(Saved data entries)
Context: an optimization exercise on an open-source flow, tuned for small area, a short achievable clock period and few clock cycles. The choices shown serve that exercise and are no tape-out recipe.
At most, simulation tests tie the RTL to the original design; equivalence was not proved.
Power is estimated from default activity; no workload was simulated.

==> try-raven <==
## frame_coproc
module frame_coproc (
    input  wire        clk,
    input  wire        rst,
    input  wire        bus_we,
    input  wire [7:0]  bus_addr,
    input  wire [31:0] bus_wdata,
    output reg  [31:0] bus_rdata,
    input  wire [7:0]  rx_count,
    input  wire [7:0]  rx_data,
    output reg         rx_pop,
    output reg         rx_flush,
    output wire        tx_valid,
    output wire [7:0]  tx_data,
    input  wire        tx_ready
);
Settings: LEC_CHECK=0, CAP_MARGIN=20, CORE_MARGIN=2, CORE_UTILIZATION=40, CTS_BUF_LIST=sky130_fd_sc_hd__clkbuf_16, CTS_CLUSTER_DIAMETER=100, CTS_CLUSTER_SIZE=24, PLACE_DENSITY=0.6, SETUP_SLACK_MARGIN=3.5, SLEW_MARGIN=20; clock period 10.0 ns.
standard.sh (not shown) runs the stock make flow with config.mk's settings and CLKGATE_MAP_FILE= SYNTH_SCRIPT=/design/flow/synth_recipe.tcl, a recipe that flattens the netlist after the stock synthesis.
==> flow/flow/run.sh <==
#!/bin/bash
# Layout flow: the standard synthesis unchanged, then the standard ORFS
# layout with two differences: every port gets a buf_2 as its buffer (ORFS
# would pick a slow delay cell), and the delay cells are kept out of timing
# repair. Each tool's output goes to a log file of its own here.
set -uo pipefail
bash standard.sh synth > synth.log 2>&1 || { tail -20 synth.log; exit 1; }
export BUFFER_PORTS_ARGS="-buffer_cell sky130_fd_sc_hd__buf_2"
export DONT_USE_CELLS="sky130_fd_sc_hd__clkdlybuf4s15_1 sky130_fd_sc_hd__clkdlybuf4s15_2 \
sky130_fd_sc_hd__clkdlybuf4s18_1 sky130_fd_sc_hd__clkdlybuf4s18_2 \
sky130_fd_sc_hd__clkdlybuf4s25_1 sky130_fd_sc_hd__clkdlybuf4s25_2 \
sky130_fd_sc_hd__clkdlybuf4s50_1 sky130_fd_sc_hd__clkdlybuf4s50_2 \
sky130_fd_sc_hd__dlygate4sd1_1 sky130_fd_sc_hd__dlygate4sd2_1 sky130_fd_sc_hd__dlygate4sd3_1 \
sky130_fd_sc_hd__dlymetal6s2s_1 sky130_fd_sc_hd__dlymetal6s4s_1 sky130_fd_sc_hd__dlymetal6s6s_1"
bash standard.sh > layout.log 2>&1 || { tail -20 layout.log; exit 1; }
==> try-pepper: changes against try-raven <==
--- a/flow/design.v
+++ b/flow/design.v
@@ -24,37 +24,36 @@
             3'd6:    begin lay_a = 32'h000C0C0C; lay_b = 32'h00000000; end
             default: begin lay_a = 32'h00000000; lay_b = 32'h00000000; end
         endcase
     end
 endmodule
 module fc_crc6_step #(parameter K = 8) (
     input  wire [5:0]   r_in,
-    input  wire [K-1:0] d,        
+    input  wire [K-1:0] d,
     input  wire [5:0]   poly,
     output reg  [5:0]   r_out
 );
     integer i;
     always @(*) begin
         r_out = r_in;
         for (i = K - 1; i >= 0; i = i - 1)
             r_out = {r_out[4:0], 1'b0} ^ ((d[i] ^ r_out[5]) ? poly : 6'd0);
     end
 endmodule
-module fc_fold7 (
+module fc_crc6_syn (
     input  wire [63:0] w,
-    output wire [6:0]  h
+    output wire [5:0]  s
 );
-    localparam [63:0] G0 = 64'h0204081020408101;
-    localparam [63:0] G1 = 64'h0408102040810202;
-    localparam [63:0] G2 = 64'h0810204081020404;
-    localparam [63:0] G3 = 64'h1020408102040808;
-    localparam [63:0] G4 = 64'h2040810204081010;
-    localparam [63:0] G5 = 64'h4081020408102060;
-    localparam [63:0] G6 = 64'h8102040810204080;
-    assign h = {^(w & G6), ^(w & G5), ^(w & G4), ^(w & G3), ^(w & G2), ^(w & G1), ^(w & G0)};
+    localparam [63:0] SM0 = 64'h83060C183060C181;
+    localparam [63:0] SM1 = 64'h850A142850A14282;
+    localparam [63:0] SM2 = 64'h8912244891224484;
+    localparam [63:0] SM3 = 64'h9122448912244888;
+    localparam [63:0] SM4 = 64'hA142850A14285090;
+    localparam [63:0] SM5 = 64'hC183060C183060E0;
+    assign s = {^(w & SM5), ^(w & SM4), ^(w & SM3), ^(w & SM2), ^(w & SM1), ^(w & SM0)};
 endmodule
 module fc_pack (
     input  wire [5:0]   cls,       
     input  wire [127:0] values,
     output wire [57:6]  word
 );
     wire [15:0] v1 = values[15:0],   v2 = values[31:16],  v3 = values[47:32];
@@ -155,43 +154,28 @@
     wire fill_end = b_rx && (cnt[2:0] == 3'd7);        
     wire [5:0] op_cls;
     fc_layout u_cls (.format(op_format), .cls(op_cls));
     wire [2:0] op_code = op_cls[0] ? 3'd1 : op_cls[1] ? 3'd2 : op_cls[2] ? 3'd3 :
                          op_cls[3] ? 3'd4 : op_cls[4] ? 3'd5 : op_cls[5] ? 3'd6 : 3'd0;
     wire [57:6] pkd;
     fc_pack u_pack (.cls(op_cls), .values(op_fields), .word(pkd));
-    wire [6:0] enc_h;
-    fc_fold7 u_enc_fold (.w({op_format, pkd, 6'd0}), .h(enc_h));
-    wire [5:0] enc_crc = enc_h[5:0] ^ {6{enc_h[6]}};
-    wire [6:0] dec_h;
-    fc_fold7 u_dec_fold (.w(op_word), .h(dec_h));
-    wire dec_ok = (dec_h == 7'd0) || (dec_h == 7'h7F);
+    wire [5:0] enc_crc;
+    fc_crc6_syn u_enc_crc (.w({op_format, pkd, 6'd0}), .s(enc_crc));
+    wire [5:0] dec_syn;
+    fc_crc6_syn u_dec_syn (.w(op_word), .s(dec_syn));
+    wire dec_ok = (dec_syn == 6'd0);
     wire [63:0] shifted = {rx_word[55:0], rx_data};
-    wire [6:0] win_h_w, win_h_b;
-    fc_fold7 u_win_fold_w (.w({rx_word[55:0], 8'd0}), .h(win_h_w));
-    fc_fold7 u_win_fold_b (.w({56'd0, rx_data}), .h(win_h_b));
-    wire [6:0] win_h = win_h_w ^ win_h_b;
-    wire win_ok = (win_h == 7'd0) || (win_h == 7'h7F);
-    reg [7:0] send_byte;
-    always @(*) begin
-        case (cnt[2:0])
-            3'd0: send_byte = op_word[63:56];
-            3'd1: send_byte = op_word[55:48];
-            3'd2: send_byte = op_word[47:40];
-            3'd3: send_byte = op_word[39:32];
-            3'd4: send_byte = op_word[31:24];
-            3'd5: send_byte = op_word[23:16];
-            3'd6: send_byte = op_word[15:8];
-            default: send_byte = op_word[7:0];
-        endcase
-    end
-    wire [K-1:0] chunk = send_byte;
+    wire [5:0] win_syn;
+    fc_crc6_syn u_win_syn (.w(shifted), .s(win_syn));
+    wire win_ok = (win_syn == 6'd0);
+    wire [7:0] send_byte = op_word[63 - 8 * cnt[2:0] -: 8];
+    wire [K-1:0] chunk   = op_word[63 - K * cnt[$clog2(NC)-1:0] -: K];
     wire [5:0] crc_next;
     fc_crc6_step #(.K(K)) u_step (
-        .r_in(res_crc & {6{busy}}), .d(chunk), .poly(op_poly[5:0]), .r_out(crc_next)
+        .r_in(busy ? res_crc : 6'd0), .d(chunk), .poly(op_poly[5:0]), .r_out(crc_next)
     );
     assign tx_valid = go_send || b_send;
     assign tx_data  = send_byte;
     always @(*) begin
         rx_pop   = go_rxdata || fill || (b_rx && !fill && have1 && cmd == C_RESYNC);
         rx_flush = b_rx && !fill &&
                    (cmd == C_RECV || !have1 || rx_checks == 6'd32);
==> flow/run.sh (new file) <==
#!/bin/bash
# synth_recipe.tcl (not shown) runs the flow's synth.tcl, then flattens the netlist and writes it again
# the make line also repeats each setting of config.mk as NAME=value (left out here)
make -C /OpenROAD-flow-scripts/flow DESIGN_CONFIG=/design/flow/config.mk WORK_HOME=/design/flow/orfs CLKGATE_MAP_FILE= SYNTH_SCRIPT=/design/flow/synth_recipe.tcl finish
==> flow/config.mk (replaced) <==
export PLATFORM = sky130hd
export DESIGN_NAME = frame_coproc
export DESIGN_NICKNAME = frame_coproc
export VERILOG_FILES = /design/flow/design.v
export SDC_FILE = /design/flow/constraint.sdc
export NUM_CORES = 4
export LEC_CHECK = 0
export CAP_MARGIN = 20
export CORE_MARGIN = 2
export CORE_UTILIZATION = 25
export PLACE_DENSITY = 0.5
export SLEW_MARGIN = 20
removed: flow/flow/run.sh
removed: flow/standard.sh
==> metrics.md <==
| Metric | Value |
|---|---|
| Status | `timing/DRC/antenna clean` |
| Number of inserted diodes | `1` |
| Max Freq | `153 MHz` |
| Drt total wl | `between 100000 and 150000 µm` |
| Largest net degree at the start of global routing | `~160` |
| Mux cell area share after synthesis | `4.00%` |
| DP Worst Slack | `2.79 ns` |
| Reg2reg start | `cnt[2]` |
| Met2 WL post-DR | `between 40000 and 50000 µm` |
| Int Pwr | `2220 µW` |
| Final clock-cell share | `3.00%` |
| Seq pwr share | `57.0%` |
| Crit path max fanout | `10` |
| Synth top area cells | `dfxtp_1 (32%), nand2_1 (10%), edfxtp_1 (7.2%), a21oi_1 (6.9%), xnor2_1 (5.9%)` |
| Power Clock | `1150 µW` |
| Most frequent cells in the layout | `nand2_1 (620), dfxtp_1 (362), a21oi_1 (316), nor2_1 (170), xnor2_1 (155)` |
That was try-raven.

WHAT THE EXERCISE ASKS — For this exercise, output exactly the lines above from the line with "SM5), ^(w & SM4), ^(w" to the line with "wire [15:0] v1", counting both, and leave out the rest.

WORKED SOLUTION —
+    assign s = {^(w & SM5), ^(w & SM4), ^(w & SM3), ^(w & SM2), ^(w & SM1), ^(w & SM0)};
 endmodule
 module fc_pack (
     input  wire [5:0]   cls,       
     input  wire [127:0] values,
     output wire [57:6]  word
 );
     wire [15:0] v1 = values[15:0],   v2 = values[31:16],  v3 = values[47:32];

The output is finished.